Five years later, Gage still keeps Coolidge’s words of encouragement in the back of his mind.
“It’s important to remember,” he says. “I do think it’s something that I try to live by and try to remember because things feel so big in the moment, but then in two days, you completely forgot that it happened. So I think if I can keep reminding myself that it’s not that deep, it’s not that serious, then I’ll be a happier person.”
In November 2020, Gage went viral for tweeting a video in which director Tristram Shapeero could be heard trashing the “poor” up-and-coming actor’s “tiny” apartment during a COVID-19 pandemic-era Zoom audition. Shapeero, 59, failed to realize his microphone was on until Gage retorted, “I know it’s a s***ty apartment. That’s why [you should] give me this job so I can get a better one.”
Gage did not name Shapeero at the time, but after the clip amassed millions of views, the director came forward to issue a public apology.
“I’m mortified about what happened,” he wrote in a Deadline article later that month. “While I can’t put the proverbial toothpaste back in the tube, I move forward from this incident a more empathetic man, a more focused director and, I promise, an even better partner to actors from the audition process to the final cut.”
Looking back, Gage tells Us that he believes everything happens for a reason.
“It all led me to where I was supposed to be,” he notes. “No regrets.”
Indeed, not long after the video went viral, Gage booked a recurring role in season 1 of The White Lotus, where he met Coolidge. He has since starred in You, Fargo and more TV shows in addition to movies including How to Blow Up a Pipeline and Road House.
Gage candidly looks back on his personal life and sudden rise to fame in I Wrote This for Attention, which hits bookstores on October 14.
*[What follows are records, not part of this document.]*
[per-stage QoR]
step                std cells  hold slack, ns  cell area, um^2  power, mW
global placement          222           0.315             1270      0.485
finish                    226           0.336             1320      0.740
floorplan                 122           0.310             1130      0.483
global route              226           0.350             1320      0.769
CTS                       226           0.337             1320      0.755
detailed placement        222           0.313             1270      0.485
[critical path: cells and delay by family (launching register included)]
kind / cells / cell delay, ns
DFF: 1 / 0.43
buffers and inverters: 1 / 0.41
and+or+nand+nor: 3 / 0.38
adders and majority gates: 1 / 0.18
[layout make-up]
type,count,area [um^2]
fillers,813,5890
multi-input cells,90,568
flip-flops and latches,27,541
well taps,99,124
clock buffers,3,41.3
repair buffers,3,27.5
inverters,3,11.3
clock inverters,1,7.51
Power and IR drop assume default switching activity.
==> flow/design.v <==
module uart #(
    parameter CLOCK_FREQ = 33_000_000,
    parameter BAUD_RATE = 115_200)
(
    input clk,
    input reset,
    input [7:0] data_in,
    input data_in_valid,
    output data_in_ready,
    output [7:0] data_out,
    output data_out_valid,
    input data_out_ready,
    input serial_in,
    output serial_out
);
    reg serial_in_reg, serial_out_reg  ;
    wire serial_out_tx;
    assign serial_out = serial_out_reg;
    always @ (posedge clk) begin
        serial_out_reg <= reset ? 1'b1 : serial_out_tx;
        serial_in_reg <= reset ? 1'b1 : serial_in;
    end
    uart_transmitter #(
        .CLOCK_FREQ(CLOCK_FREQ),
        .BAUD_RATE(BAUD_RATE)
    ) uatransmit (
        .clk(clk),
        .reset(reset),
        .data_in(data_in),
        .data_in_valid(data_in_valid),
        .data_in_ready(data_in_ready),
        .serial_out(serial_out_tx)
    );
    uart_receiver #(
        .CLOCK_FREQ(CLOCK_FREQ),
        .BAUD_RATE(BAUD_RATE)
    ) uareceive (
        .clk(clk),
        .reset(reset),
        .data_out(data_out),
        .data_out_valid(data_out_valid),
        .data_out_ready(data_out_ready),
        .serial_in(serial_in_reg)
    );
endmodule
module uart_receiver #(
    parameter CLOCK_FREQ = 33_000_000,
    parameter BAUD_RATE = 115_200)
(
    input clk,
    input reset,
    output [7:0] data_out,
    output data_out_valid,
    input data_out_ready,
    input serial_in
);
    localparam SYMBOL_EDGE_TIME = CLOCK_FREQ / BAUD_RATE;
    localparam SAMPLE_TIME = SYMBOL_EDGE_TIME / 2;
    localparam CLOCK_COUNTER_WIDTH= ((((SYMBOL_EDGE_TIME) > 1) ? 1 : 0) + 
			(((SYMBOL_EDGE_TIME) > 2) ? 1 : 0) + 
			(((SYMBOL_EDGE_TIME) > 4) ? 1 : 0) + 
			(((SYMBOL_EDGE_TIME) > 8) ? 1 : 0) + 
			(((SYMBOL_EDGE_TIME) > 16) ? 1 : 0) + 
			(((SYMBOL_EDGE_TIME) > 32) ? 1 : 0) + 
			(((SYMBOL_EDGE_TIME) > 64) ? 1 : 0) + 
			(((SYMBOL_EDGE_TIME) > 128) ? 1 : 0) + 
			(((SYMBOL_EDGE_TIME) > 256) ? 1 : 0) + 
			(((SYMBOL_EDGE_TIME) > 512) ? 1 : 0) + 
			(((SYMBOL_EDGE_TIME) > 1024) ? 1 : 0) + 
			(((SYMBOL_EDGE_TIME) > 2048) ? 1 : 0) + 
			(((SYMBOL_EDGE_TIME) > 4096) ? 1 : 0) + 
			(((SYMBOL_EDGE_TIME) > 8192) ? 1 : 0) + 
			(((SYMBOL_EDGE_TIME) > 16384) ? 1 : 0) + 
			(((SYMBOL_EDGE_TIME) > 32768) ? 1 : 0) + 
			(((SYMBOL_EDGE_TIME) > 65536) ? 1 : 0) + 
			(((SYMBOL_EDGE_TIME) > 131072) ? 1 : 0) + 
			(((SYMBOL_EDGE_TIME) > 262144) ? 1 : 0) + 
			(((SYMBOL_EDGE_TIME) > 524288) ? 1 : 0) + 
			(((SYMBOL_EDGE_TIME) > 1048576) ? 1 : 0) + 
			(((SYMBOL_EDGE_TIME) > 2097152) ? 1 : 0) + 
			(((SYMBOL_EDGE_TIME) > 4194304) ? 1 : 0) + 
			(((SYMBOL_EDGE_TIME) > 8388608) ? 1 : 0) + 
			(((SYMBOL_EDGE_TIME) > 16777216) ? 1 : 0) + 
			(((SYMBOL_EDGE_TIME) > 33554432) ? 1 : 0) + 
			(((SYMBOL_EDGE_TIME) > 67108864) ? 1 : 0) + 
			(((SYMBOL_EDGE_TIME) > 134217728) ? 1 : 0) + 
			(((SYMBOL_EDGE_TIME) > 268435456) ? 1 : 0) + 
			(((SYMBOL_EDGE_TIME) > 536870912) ? 1 : 0) + 
			(((SYMBOL_EDGE_TIME) > 1073741824) ? 1 : 0));
    wire symbol_edge;
    wire sample;
    wire start;
    wire rx_running;
    reg [9:0] rx_shift;
    reg [3:0] bit_counter;
    reg [CLOCK_COUNTER_WIDTH-1:0] clock_counter;
    reg has_byte;
    assign symbol_edge = clock_counter == (SYMBOL_EDGE_TIME - 1);
    assign sample = clock_counter == SAMPLE_TIME;
    assign start = !serial_in && !rx_running;
    assign rx_running = bit_counter != 4'd0;
    assign data_out = rx_shift[8:1];
    assign data_out_valid = has_byte && !rx_running;
    always @ (posedge clk) begin
        clock_counter <= (start || reset || symbol_edge) ? 0 : clock_counter + 1;
    end
    always @ (posedge clk) begin
        if (reset) begin
            bit_counter <= 0;
        end else if (start) begin
            bit_counter <= 10;
        end else if (symbol_edge && rx_running) begin
            bit_counter <= bit_counter - 1;
        end
    end
    always @(posedge clk) begin
        if (sample && rx_running) rx_shift <= {serial_in, rx_shift[9:1]};
    end
    always @ (posedge clk) begin
        if (reset) has_byte <= 1'b0;
        else if (bit_counter == 1 && symbol_edge) has_byte <= 1'b1;
        else if (data_out_ready) has_byte <= 1'b0;
    end
endmodule
module uart_transmitter #(
    parameter CLOCK_FREQ = 33_000_000,
    parameter BAUD_RATE = 115_200)
(
    input clk,
    input reset,
    input [7:0] data_in,
    input data_in_valid,
    output data_in_ready,
    output serial_out
);
    localparam  SYMBOL_EDGE_TIME    =   CLOCK_FREQ / BAUD_RATE;
    localparam  CLOCK_COUNTER_WIDTH =   ((((SYMBOL_EDGE_TIME) > 1) ? 1 : 0) + 
			(((SYMBOL_EDGE_TIME) > 2) ? 1 : 0) + 
			(((SYMBOL_EDGE_TIME) > 4) ? 1 : 0) + 
			(((SYMBOL_EDGE_TIME) > 8) ? 1 : 0) + 
			(((SYMBOL_EDGE_TIME) > 16) ? 1 : 0) + 
			(((SYMBOL_EDGE_TIME) > 32) ? 1 : 0) + 
			(((SYMBOL_EDGE_TIME) > 64) ? 1 : 0) + 
			(((SYMBOL_EDGE_TIME) > 128) ? 1 : 0) + 
			(((SYMBOL_EDGE_TIME) > 256) ? 1 : 0) + 
			(((SYMBOL_EDGE_TIME) > 512) ? 1 : 0) + 
			(((SYMBOL_EDGE_TIME) > 1024) ? 1 : 0) + 
			(((SYMBOL_EDGE_TIME) > 2048) ? 1 : 0) + 
			(((SYMBOL_EDGE_TIME) > 4096) ? 1 : 0) + 
			(((SYMBOL_EDGE_TIME) > 8192) ? 1 : 0) + 
			(((SYMBOL_EDGE_TIME) > 16384) ? 1 : 0) + 
			(((SYMBOL_EDGE_TIME) > 32768) ? 1 : 0) + 
			(((SYMBOL_EDGE_TIME) > 65536) ? 1 : 0) + 
			(((SYMBOL_EDGE_TIME) > 131072) ? 1 : 0) + 
			(((SYMBOL_EDGE_TIME) > 262144) ? 1 : 0) + 
			(((SYMBOL_EDGE_TIME) > 524288) ? 1 : 0) + 
			(((SYMBOL_EDGE_TIME) > 1048576) ? 1 : 0) + 
			(((SYMBOL_EDGE_TIME) > 2097152) ? 1 : 0) + 
			(((SYMBOL_EDGE_TIME) > 4194304) ? 1 : 0) + 
			(((SYMBOL_EDGE_TIME) > 8388608) ? 1 : 0) + 
			(((SYMBOL_EDGE_TIME) > 16777216) ? 1 : 0) + 
			(((SYMBOL_EDGE_TIME) > 33554432) ? 1 : 0) + 
			(((SYMBOL_EDGE_TIME) > 67108864) ? 1 : 0) + 
			(((SYMBOL_EDGE_TIME) > 134217728) ? 1 : 0) + 
			(((SYMBOL_EDGE_TIME) > 268435456) ? 1 : 0) + 
			(((SYMBOL_EDGE_TIME) > 536870912) ? 1 : 0) + 
			(((SYMBOL_EDGE_TIME) > 1073741824) ? 1 : 0));
    wire tx_running;  
    wire symbol_edge;
    wire start; 
    reg [9:0] tx_shift;
    reg [3:0] bit_counter;
    reg [CLOCK_COUNTER_WIDTH-1:0] clock_counter;
    assign serial_out = tx_shift[0];
    assign data_in_ready = !tx_running;
    assign symbol_edge = clock_counter == (SYMBOL_EDGE_TIME - 1);
    assign start = data_in_valid;
    assign tx_running = bit_counter != 0;
    always @ (posedge clk) begin
        clock_counter <= (start || reset || symbol_edge) ? 0 : clock_counter + 1;
    end
    always @ (posedge clk) begin
        if (reset) begin
            bit_counter <= 0;
        end 
        else if (start) 
            bit_counter <= 1;
        else if (symbol_edge && tx_running) begin
            if (bit_counter == 10) 
                bit_counter <= 0;
            else
                bit_counter <= bit_counter + 1;
        end
    end 
    always @(posedge clk) begin
        if (reset || !tx_running) begin
            tx_shift <= 10'b1;
        end
        if (start) begin
            tx_shift <= {1'b1, data_in[7:0], 1'b0};
        end
        else if (symbol_edge && tx_running && bit_counter < 10)
            tx_shift <= tx_shift >> 1;
    end     
endmodule
module cycle_counter
(
	input              clk,
	input              counter_rst,
	output [32-1:0] cycle_cnt
);
	reg [32-1:0] cycle_count_reg;
	always @(posedge clk) begin
		if(counter_rst) begin
			cycle_count_reg<=0;
		end
		else begin
			cycle_count_reg<=cycle_count_reg+1;
		end
	end
	assign cycle_cnt = cycle_count_reg;
endmodule
module instr_counter
(
	input              clk,
	input              instr_stop,
	input              counter_rst,
	output [32-1:0] instr_cnt
);
	reg [32-1:0] instr_count_reg;
	always @(posedge clk) begin
		if(counter_rst) begin
			instr_count_reg<=0;
		end
		else begin
			if(instr_stop) begin
				instr_count_reg<=instr_count_reg;		
			end
			else begin
				instr_count_reg<=instr_count_reg+1;
			end			
		end
	end
	assign instr_cnt = instr_count_reg;
endmodule
module io_control#(
	parameter CPU_CLOCK_FREQ = 50_000_000
)
(
	input clk,
	input iowea,
	input [3:0] wea,
	input cpu_rst,
	input [5-1:0] adr,
	input instr_stop,
	input [32-1:0] din_io,
	input uart_serial_in,
	output [32-1:0] dout_io,
	output uart_serial_out
);
	wire [32-1:0] cycle_cnt;
	wire [32-1:0] instr_cnt;
	wire [7:0]       uart_data_in;
	wire [7:0]       uart_data_out;
	wire             uart_data_in_valid;
	wire             uart_data_in_ready;
	wire             uart_data_out_valid;
	wire             uart_data_out_ready;
	wire [32-1:0] uart_control_reg;
	reg has_char;
	reg [32-1:0]  dout_io_reg;
	reg              counter_rst;
	reg [7:0]        uart_data_in_reg;
	reg              uart_data_in_valid_reg;
	reg              uart_data_out_ready_reg;
	cycle_counter           m_cycle_counter(.clk(clk), .counter_rst(counter_rst|cpu_rst), .cycle_cnt(cycle_cnt));
	instr_counter           m_instr_counter(.clk(clk), .instr_stop(instr_stop), .counter_rst(counter_rst|cpu_rst), .instr_cnt(instr_cnt));
	uart  #(CPU_CLOCK_FREQ) on_chip_uart(.clk(clk), .reset(cpu_rst), .data_in(uart_data_in), .data_in_valid(uart_data_in_valid), .data_in_ready(uart_data_in_ready), .data_out(uart_data_out),.data_out_valid(uart_data_out_valid), .data_out_ready(uart_data_out_ready), .serial_in(uart_serial_in), .serial_out(uart_serial_out));
	always @(negedge clk) begin
		if(cpu_rst) begin
			uart_data_in_valid_reg<=1'b0;
			uart_data_out_ready_reg<=1'b0;
		end
		else begin
			case(adr)
				5'b00001: begin
					uart_data_out_ready_reg<=1'b1;
				end
				5'b00010: begin
					if(iowea) begin
						uart_data_in_valid_reg<=1'b1;
					end
					else begin
						uart_data_in_valid_reg<=1'b0;
					end
				end
				default: begin
					uart_data_out_ready_reg<=1'b0;
					uart_data_in_valid_reg<=1'b0;
				end
			endcase
		end
	end
	always @(posedge clk) begin
		if (cpu_rst) begin
			dout_io_reg<=32'd0;
		end
		else begin
			case(adr)
				5'b00000: begin  
					dout_io_reg<=uart_control_reg;
				end
				5'b00001: begin  
					dout_io_reg<={24'b0,uart_data_out};
				end
				5'b00100: begin
					dout_io_reg<=cycle_cnt;
				end
				5'b00101: begin
					dout_io_reg<=instr_cnt;
				end
				default: begin
					dout_io_reg<=32'd0;
				end
			endcase
		end
	end
	always @(*) begin
		case(adr)
			5'b00010: begin
				if(iowea) begin
					uart_data_in_reg=din_io[7:0];
				end
				else begin
					uart_data_in_reg=8'd0;
				end
			end
			5'b00110: begin
				if(iowea && wea!=4'd0) begin
					counter_rst=1'b1;
				end
				else begin
					counter_rst=1'b0;
				end
			end
			default: begin
				uart_data_in_reg=8'd0;
				counter_rst=1'b0;		
			end
		endcase
	end
	assign uart_data_out_ready=uart_data_out_ready_reg;
	assign dout_io=dout_io_reg;
	assign uart_control_reg={30'b0,uart_data_out_valid,uart_data_in_ready};
	assign uart_data_in=uart_data_in_reg;
	assign uart_data_in_valid=uart_data_in_valid_reg;
endmodule
==> flow/run.sh <==
#!/bin/bash
# OpenROAD 26Q1-2900-gdf79404cd8, Yosys 0.63+post, stock flow scripts
make -C /OpenROAD-flow-scripts/flow DESIGN_CONFIG=/design/flow/config.mk WORK_HOME=/design/flow/orfs finish
==> flow/config.mk <==
export PLATFORM = sky130hd
export DESIGN_NAME = io_control
export DESIGN_NICKNAME = io_control
export VERILOG_FILES = /design/flow/design.v
export SDC_FILE = /design/flow/constraint.sdc
export NUM_CORES = 4
export LEC_CHECK = 1
export CORE_UTILIZATION = 40
==> flow/constraint.sdc <==
current_design io_control

set clk_period 5.4
set clk_io_pct 0.2

create_clock -name clk0 -period $clk_period [get_ports {clk}]

set non_clock_inputs [all_inputs -no_clocks]
set_input_delay [expr $clk_period * $clk_io_pct] -clock clk0 $non_clock_inputs
set_output_delay [expr $clk_period * $clk_io_pct] -clock clk0 [all_outputs]
==> flow_results.xml <==
<?xml version="1.0" encoding="UTF-8"?>
<metrics>
  <group name="yosys">
    <metric name="synth_flops" unit="">155</metric>
    <metric name="synth_top_flop_cell" unit="">dfxtp_1</metric>
    <metric name="yosysWarnings" unit="">6</metric>
    <metric name="enable_flop_cells" unit="">17</metric>
    <metric name="synth.lib_cells_used.distinct" unit="">52</metric>
    <metric name="async_reset_ff_share" unit="%">0</metric>
    <metric name="mappedNetlistArea" unit="um2">6500</metric>
    <metric name="syn-instance-count" unit="">702</metric>
    <metric name="synth_stat.cells" unit="">702</metric>
    <metric name="syn_area_per_cell" unit="um2">9.26</metric>
    <metric name="ys_chip_area" unit="um2">6500</metric>
  </group>
  <group name="sta">
    <metric name="setup_viol" unit="">0</metric>
    <metric name="unclocked_regs" unit="">9</metric>
    <metric name="worstMarginPinSlew" unit="ns">0.947</metric>
    <metric name="post_route_setup_tns" unit="ns">0</metric>
    <metric name="slew_headroom" unit="%">36.6</metric>
    <metric name="grt_setup_unrepaired" unit="">no</metric>
    <metric name="layout_skew" unit="ns">0.0227</metric>
    <metric name="hold_viol_final" unit="">0</metric>
    <metric name="slew_viol_final" unit="">0</metric>
    <metric name="endpoints_left_unconstrained" unit="">9</metric>
  </group>
  <group name="grt">
    <metric name="grt_pass1_vias" unit="">4849</metric>
    <metric name="pin_count_of_the_biggest_net_entering_global_routing" unit="">56</metric>
    <metric name="grt_antenna_before_repair" unit="">0</metric>
    <metric name="grt_overflow_total" unit="">0</metric>
    <metric name="grt_util_all_layers" unit="%">18.3</metric>
    <metric name="first_pass_grt_wire_length" unit="mm">23.6</metric>
  </group>
  <group name="final_layout">
    <metric name="final_cell_count_no_fill" unit="">977</metric>
    <metric name="final.fill_count" unit="">1439</metric>
    <metric name="layout.area.comb" unit="um2">3050</metric>
    <metric name="flop_area" unit="um2">3230</metric>
    <metric name="synthToLayoutAreaGrowth" unit="%">20.4</metric>
    <metric name="fraction_of_layout_instances_using_a_drive_strength_above_1" unit="%">6.57</metric>
    <metric name="lay_top_cells" unit="">dfxtp_1, nor2_1, clkdlybuf4s50_1</metric>
    <metric name="final_layout_top_logic_cell" unit="">dfxtp_1</metric>
  </group>
  <group name="clock_tree">
    <metric name="cts_inserted_buffers" unit="">17</metric>
    <metric name="cts_tree" unit="">built</metric>
    <metric name="worst_skew_pair.late_latency" unit="ns">0.44</metric>
    <metric name="cts.htree.levels" unit="">4</metric>
    <metric name="postCtsHoldBufs" unit="">0</metric>
    <metric name="cts.root.buffer_cell" unit="">clkbuf_16</metric>
    <metric name="postCtsSetupRepairBufs" unit="">0</metric>
    <metric name="clk_path_buf_depth" unit="">2</metric>
    <metric name="ctsResizeCount" unit="">0</metric>
    <metric name="worst_setup_hold_path_clk_slew" unit="ns">0.06</metric>
  </group>
  <group name="run">
    <metric name="max-cap-violations" unit="">0</metric>
    <metric name="tool_warnings" unit="">55</metric>
  </group>
  <group name="critical_path">
    <metric name="critical_path.reg2reg.startpoint" unit="">uart_data_in_valid_reg$_SDFFE_NP0P_</metric>
    <metric name="r2r_slack" unit="ns">1.29</metric>
    <metric name="r2r_cell_count" unit="">1</metric>
    <metric name="timing.critical_path.required" unit="ns">3.07</metric>
    <metric name="rr_endpoint" unit="">on_chip_uart.uatransmit.tx_shift[5]$_DFFE_PP_</metric>
    <metric name="timing.critical_path.to_type" unit="">flip-flop</metric>
    <metric name="setup.worst_path.end" unit="">uart_data_in_valid_reg$_SDFFE_NP0P_</metric>
    <metric name="crit_type" unit="">input port to flip-flop</metric>
    <metric name="crit_arrival" unit="ns">2.38</metric>
    <metric name="crit_path_start_kind" unit="">input port</metric>
    <metric name="setup.worst_path.start" unit="">adr[1]</metric>
    <metric name="timing.critical_path.fanout_max" unit="">5</metric>
  </group>
  <group name="routing">
    <metric name="vias" unit="">5344</metric>
    <metric name="routed_via_density" unit="">5.47</metric>
    <metric name="wl_per_cell" unit="um">14.6</metric>
    <metric name="drt_first_iter_violations" unit="">394</metric>
    <metric name="post_route_drc_violation_count" unit="">0</metric>
    <metric name="drtAntennaViolNets" unit="">0</metric>
    <metric name="finalWirelength" unit="mm">14.2</metric>
    <metric name="insertedDiodeCount" unit="">0</metric>
    <metric name="drt_first_pass_iters" unit="">5</metric>
  </group>
  <group name="placed_design">
    <metric name="numPlacedInstances" unit="">944</metric>
    <metric name="port_buffers" unit="">54</metric>
    <metric name="rd_place_congestion" unit="">0.821</metric>
    <metric name="detailed_place_hpwl" unit="mm">9.22</metric>
  </group>
  <group name="power">
    <metric name="max-vdd-ir-drop" unit="V">0.000216</metric>
    <metric name="p_leak" unit="nW">2.51</metric>
    <metric name="power_per_cell_area" unit="nW/um2">299</metric>
  </group>
  <group name="worst_hold_path">
    <metric name="timing.hold.worst.class" unit="">flip-flop to flip-flop</metric>
  </group>
  <group name="floorplan">
    <metric name="num_rows" unit="">46</metric>
    <metric name="die_width" unit="um">129</metric>
    <metric name="dieArea" unit="um2">16800</metric>
    <metric name="chipHeight" unit="um">129</metric>
    <metric name="ports" unit="">79</metric>
    <metric name="coreArea" unit="um2">15900</metric>
    <metric name="fp-utilization" unit="%">40.9</metric>
  </group>
  <group name="status">
    <metric name="outcome" unit="">complete, no violations</metric>
  </group>
</metrics>
## worst max-delay path, stage by stage
cell and delay [ns]:
clkdlybuf4s50_1 0.50, nor4_1 0.39, and2_1 0.23, a21oi_1 0.08, nor2_1 0.11
## Yosys cell counts, types with 3 or more instances
cell type	n	area, um2
dfxtp_1	129	2580
nor2_1	80	300
a21oi_1	48	240
nand2_1	35	131
a22oi_1	32	240
nand3_1	30	150
clkbuf_1	29	109
or4_1	24	180
nand4_1	22	138
or3_1	22	138
inv_1	21	78.8
xnor2_1	21	184
o31ai_1	20	150
edfxtp_1	17	510
o21ai_0	17	85.1
and2_1	16	100
xor2_1	15	131
nor3_1	14	70.1
nor4_1	12	75.1
and4_1	10	87.6
dlxtn_1	9	135
ha_1	9	113
a22o_1	8	70.1
mux2i_1	8	80.1
buf_2	5	25.0
or2_2	5	31.3
nand4b_1	4	35.0
nor2b_1	4	25.0
and4b_1	3	30.0
buf_1	3	11.3
o21a_1	3	22.5
## report_power, final
part           switching [mW]  internal [mW]  total, mW
clock                   0.457          0.694       1.15
sequential             0.0120           1.11       1.12
combinational          0.0400         0.0334     0.0734
total                   0.509           1.83       2.34
## layout make-up
cell class | instances | area share, %
Clock inverter | 14 | 1.76
Inverter | 20 | 0.960
Timing Repair Buffer | 64 | 7.87
Sequential cell | 155 | 41.3
Clock buffer | 20 | 5.71
Tap cell | 216 | 3.46
Multi-Input combinational cell | 488 | 39.0
## worst min-delay path by stage
stage | startpoint | to | slack [ns] | depth (start not counted)
after CTS | on_chip_uart.uareceive.rx_shift[9]$_DFFE_PP_ | on_chip_uart.uareceive.rx_shift[8]$_DFFE_PP_ | 0.43 | 0
after global routing | on_chip_uart.uatransmit.tx_shift[0]$_SDFFE_PP0P_ | on_chip_uart.serial_out_reg$_SDFF_PP1_ | 0.45 | 1
final | on_chip_uart.uareceive.rx_shift[9]$_DFFE_PP_ | on_chip_uart.uareceive.rx_shift[8]$_DFFE_PP_ | 0.43 | 0
## per-layer routing
metal	up-vias	wire (um)	global-route usage [%]
met1	2508	6790	27.8
met4	0	307	3.42
met5	-	0	0
met2	144	6520	28.3
met3	22	605	3.32
li1	2670	-	-
## stage by stage
stage / hold WS [ns] / utilization (%) / power, mW / instance area [um2] / worst slack [ns]
3_3_place_gp: 0.404 / 45.6 / 1.22 / 7240 / 0.307
4_1_cts: 0.431 / 49.2 / 2.36 / 7820 / 0.717
5_1_grt: 0.453 / 49.2 / 2.43 / 7820 / 0.577
2_1_floorplan: 0.400 / - / 1.18 / 6500 / 0.608
3_5_place_dp: 0.415 / 45.6 / 1.22 / 7240 / 0.275
6_report: 0.427 / 49.2 / 2.34 / 7820 / 0.694
## cell families (layout without fill, tap and decap cells)
group                      after synthesis  count (layout)  synth area share (%)
adders and majority gates                9               9                  1.73
and+or+nand+nor                        294             294                  24.8
latches                                  9               9                  2.08
AOI/OAI and AO/OA                      141             141                  14.1
buffers and inverters                   59             118                  3.56
xor gates and xnor gates                36              36                  4.85
DFF                                    146             146                  47.6
muxes                                    8               8                  1.23
Power is estimated from default activity; no workload was simulated.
“I’ve always wanted to do it,” he tells Us of penning a memoir. “As a kid, I wrote in my journals that I was gonna write a book. [When the 2023 writers’] strike happened, I didn’t know what to do with myself. I couldn’t write for screenplays. I couldn’t act. So writing the book felt like the only option. It felt like I had a lot of free time to do it, and it became this cathartic experience that I could use all that free time for.”